The ability of salts to stabilize proteins in vivo or intracellularly correlates with the Hofmeister series of ions.

Numerous studies have been conducted on the ability of salts to stabilize proteins in vitro using purified proteins demonstrating the fact that the ability of salts to stabilize proteins correlates with the Hofmeister series of ions. Using the well characterized bacterial aqueous cytosolic ß-galactosidase and catechol 2,3-dioxygenase enzymes, we demonstrated that salts can stabilize proteins in vivo or intracellularly as well and that the ability of salts to stabilize these two proteins intracellularly also correlates with the Hofmeister series of ions. Na2SO4 and Na2HPO4 were very effective at stabilizing both proteins, followed by NaCl, NH4Cl and (NH4)2HPO4, while NH4CH3CO2, (NH4)2SO4 and NaCH3CO2 did not stabilize either of the proteins. We also investigated the ability of salts to rescue a collection of well characterized nonfunctional ß-galactosidase and catechol 2,3-dioxygenase missense mutants that our laboratory has created. 73.33% of the ß-galactosidase missense mutants could be rescued by salt, while only 33.33% of the catechol 2,3 dioxygenase missense mutants could be rescued by salt. This observation was explained by the differences in densities for the two proteins. Catechol 2,3 dioxygenase is almost twice as dense or compact as ß-galactosidase and thus it is far easier for salts to penetrate and rescue inactive ß-galactosidase proteins. 68.42% of the missense mutants that were rescuable by salt contained mutations that affected amino acids on the surface of the protein and is consistent with the likelihood that salt is able to rescue missense mutants that affect amino acids located on the surface of the protein much more readily than salt can rescue missense mutants that affect amino acids buried in the protein.

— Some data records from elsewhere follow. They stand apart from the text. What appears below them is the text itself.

Background: an optimization exercise with open tools, aiming at small area, a short achievable clock period and few clock cycles per item. Do not read the settings as production practice.
Where RTL was checked, it was by simulation tests only, not by an equivalence proof against the original.

==> trial 18 <==
==> flow/design.v (excerpt) <==
module swar_conv (
    input  wire         clk,
    input  wire         rst,
    input  wire         cmd_valid,
    output wire         cmd_ready,
    input  wire [31:0]  cmd,
    input  wire [63:0]  a,
    input  wire [63:0]  b,
    input  wire [7:0]   c,
    input  wire [167:0] sin,
    output reg          done,
    output reg          err,
    output wire [63:0]  res,
    output reg  [167:0] sout
);
clock: 8.0 ns
lec_check: 0
abc_area: 1
cap_margin: 20
core_margin: 2
core_utilization: 40
setup_slack_margin: 3.5
slew_margin: 20
tns_end_percent: 20
run.sh (not shown) runs the stock make flow with config.mk's settings and CLKGATE_MAP_FILE= SYNTH_SCRIPT=/design/flow/synth_recipe.tcl, a recipe that flattens the netlist after the stock synthesis.
==> inputs of trial 50, as changes to trial 18 <==
TNS_END_PERCENT = unset   (was 20)
==> impl_metrics.json <==
{
  "status": "complete, no violations",
  "whs_ns": 0.513,
  "grtUsageTotal_pct": 31.9,
  "place_area_sq_um": 48500,
  "fmax_mhz": 217,
  "n_antenna_cell": 0,
  "max-slew-margin-rel_pct": 29.5,
  "clkSlewWorstSetupHoldPaths_ns": 0.05
}
That was trial 18.
==> impl_metrics.json <==
{
  "setup-tns-final_ns": 0,
  "synth_area_sq_um": 43000,
  "post_cts_buffers": 107,
  "grtUsageTotal_pct": 31.8,
  "die_y_microns": 332,
  "top_regs": "bcd: 80 flops, acc: 64 flops, fb: 12 flops",
  "n_antenna_cell": 2,
  "nMultiInputCombCells": 6120,
  "clkSlewWorstSetupHoldPaths_ns": 0.06,
  "pin_count": 574,
  "max-slew-margin-rel_pct": 22.2,
  "status": "complete, no violations",
  "place_area_sq_um": 48500,
  "cts_buffer_depth": 3,
  "largest_cell_class": "multi-input gates",
  "whs_ns": 0.522
}
That was trial 50.
Testbench counts of trial 18, summed over its fixed seeds: cycles 8,727, commands 2,400.
Testbench counts of trial 50, summed over its fixed seeds: cycles 8,727, commands 2,400.
Background: an optimization exercise with open tools, aiming at small area, a short achievable clock period and few clock cycles per item. Do not read the settings as production practice. Function not checked in this run: the RTL went through the layout flow alone.

--- flow/run.sh ---
#!/bin/bash
# synth_recipe.tcl (not shown) runs the flow's synth.tcl, then flattens the netlist and writes it again
# the make line also repeats each setting of config.mk as NAME=value (left out here)
make -C /OpenROAD-flow-scripts/flow DESIGN_CONFIG=/design/flow/config.mk WORK_HOME=/design/flow/orfs CLKGATE_MAP_FILE= SYNTH_SCRIPT=/design/flow/synth_recipe.tcl finish
--- flow/config.mk ---
export PLATFORM = sky130hd
export DESIGN_NAME = ncq_dither
export DESIGN_NICKNAME = ncq_dither
export VERILOG_FILES = /design/flow/design.v
export SDC_FILE = /design/flow/constraint.sdc
export NUM_CORES = 4
export LEC_CHECK = 0
export CAP_MARGIN = 20
export CORE_MARGIN = 2
export CORE_UTILIZATION = 40
export PLACE_DENSITY = 0.6
export SLEW_MARGIN = 20
--- flow/constraint.sdc ---
create_clock -name core_clock -period 21.0 [get_ports {clk}]
set_input_delay 4.2000 -clock core_clock [delete_from_list [all_inputs] [get_ports {clk}]]
set_output_delay 4.2000 -clock core_clock [all_outputs]
set_load 0.01 [all_outputs]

Nonfunctional Missense Mutants in Two Well Characterized Cytosolic Enzymes Reveal Important Information About Protein Structure and Function.

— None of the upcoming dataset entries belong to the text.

This design comes from an exercise in tuning for small area on the open sky130 flow, not from production work. Where RTL was checked, it was by simulation tests only, not by an equivalence proof against the original. Power figures rest on the tool's default switching activity, not on a simulated workload.

// psfc
module psfc (
    input  logic        clk,
    input  logic        rst,
    input  logic [7:0]  bus_addr,
    input  logic        bus_wr,
    input  logic        bus_rd,
    input  logic [31:0] bus_wdata,
    output logic [31:0] bus_rdata,
    output logic        irq,
    output logic [7:0]  tx_data,
    output logic        tx_valid,
    input  logic        tx_ready,
    input  logic [7:0]  rx_data,
    input  logic        rx_valid,
    output logic        rx_ready,
    input  logic        lnk_err
);
Size: about 6000 cells after synthesis, about 1200 flip-flops, about 98 I/O pins, ~69000 sq um of cells after synthesis.
==> flow/config.mk <==
export PLATFORM = sky130hd
export DESIGN_NAME = psfc
export DESIGN_NICKNAME = psfc
export VERILOG_FILES = /design/flow/design.v
export SDC_FILE = /design/flow/constraint.sdc
export NUM_CORES = 4
export LEC_CHECK = 0
export CAP_MARGIN = 30
export CORE_MARGIN = 2
export CORE_UTILIZATION = 33
export CTS_CLUSTER_DIAMETER = 100
export CTS_CLUSTER_SIZE = 20
export PLACE_DENSITY = 0.45
export SLEW_MARGIN = 20
==> flow/constraint.sdc <==
create_clock -name core_clock -period 25.0 [get_ports {clk}]
set_input_delay 5.0000 -clock core_clock [delete_from_list [all_inputs] [get_ports {clk}]]
set_output_delay 5.0000 -clock core_clock [all_outputs]
set_load 0.01 [all_outputs]
run.sh (not shown) runs the stock make flow with config.mk's settings and CLKGATE_MAP_FILE= SYNTH_SCRIPT=/design/flow/synth_recipe.tcl, a recipe that flattens the netlist after the stock synthesis.
Next try:
CAP_MARGIN = 20   (was 30)
CTS_CLUSTER_DIAMETER = 80   (was 100)
CTS_CLUSTER_SIZE = 15   (was 20)
The changed run ran to the end with violations: slew limit.
Core utilization rises by 0.33 points.
Final cell count rises slightly.
Die area is unchanged.
Cell area rises slightly.
Wire length is about the same.
Total power rises by a few percent.
Sequential power is about the same.
Hold slack gets worse by 0.0032 ns.
Next try:
CAP_MARGIN = 30   (was 20)
CORE_UTILIZATION = 36   (was 33)
CTS_CLUSTER_DIAMETER = 100   (was 80)
CTS_CLUSTER_SIZE = 20   (was 15)
PLACE_DENSITY = 0.5   (was 0.45)
SLEW_MARGIN = 25   (was 20)
=> The changed run finished with timing, DRC and antenna clean. Routed wire length shrinks by 7.6%. Worst setup slack gets better by 0.045 ns. Sequential share of layout area grows by 0.97 points.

The isolation and characterization of 42 unique nonfunctional missense mutants in the bacterial cytosolic ß-galactosidase and catechol 2,3-dioxygenase enzymes allowed us to examine some of the basic general trends regarding protein structure and function. A total of 6 out of the 42, or 14.29% of the missense mutants were in α-helices, 17 out of the 42, or 40.48%, of the missense mutants were in ß-sheets and 19 out of the 42, or 45.24% of the missense mutants were in unstructured coil, turn or loop regions. While α-helices and ß-sheets are undeniably important in protein structure, our results clearly indicate that the unstructured regions are just as important. A total of 21 out of the 42, or 50.00% of the missense mutants caused either amino acids located on the surface of the protein to shift from hydrophilic to hydrophobic or buried amino acids to shift from hydrophobic to hydrophilic and resulted in drastic changes in hydropathy that would not be preferable. There was generally good consensus amongst the widely used algorithms, Chou-Fasman, GOR, Qian-Sejnowski, JPred, PSIPRED, Porter and SPIDER, in their ability to predict the presence of the secondary structures that were affected by the missense mutants and most of the algorithms predicted that the majority of the 42 inactive missense mutants would impact the α-helical and ß-sheet secondary structures or the unstructured coil, turn or loop regions that they altered.

The Promiscuous sumA Missense Suppressor from Salmonella enterica Has an Intriguing Mechanism of Action.

While most missense suppressors have very narrow specificities and only suppress the allele against which they were isolated, the sumA missense suppressor from Salmonella enterica serovar Typhimurium is a promiscuous or broad-acting missense suppressor that suppresses numerous missense mutants. The sumA missense suppressor was identified as a glyV tRNA Gly3(GAU/C) missense suppressor that can recognize GAU or GAC aspartic acid codons and insert a glycine amino acid instead of aspartic acid. In addition to rescuing missense mutants caused by glycine to aspartic acid changes as expected, sumA could also rescue a number of other missense mutants as well by changing a neighboring (contacting) aspartic acid to glycine, which compensated for the other amino acid change. Thus the ability of sumA to rescue numerous missense mutants was due in part to the large number of glycine codons in genes that can be mutated to an aspartic acid codon and in part to the general tolerability and/or preference for glycine amino acids in proteins. Because the glyV tRNA Gly3(GAU/C) missense suppressor has also been extensively characterized in Escherichia coli as the mutA mutator, we demonstrated that all gain-of-function mutants isolated in a glyV tRNA Gly3(GAU/C) missense suppressor are transferable to a wild-type background and thus the increased mutation rates, which occur in glyV tRNA Gly3(GAU/C) missense suppressors, are not due to the suppression of these mutants.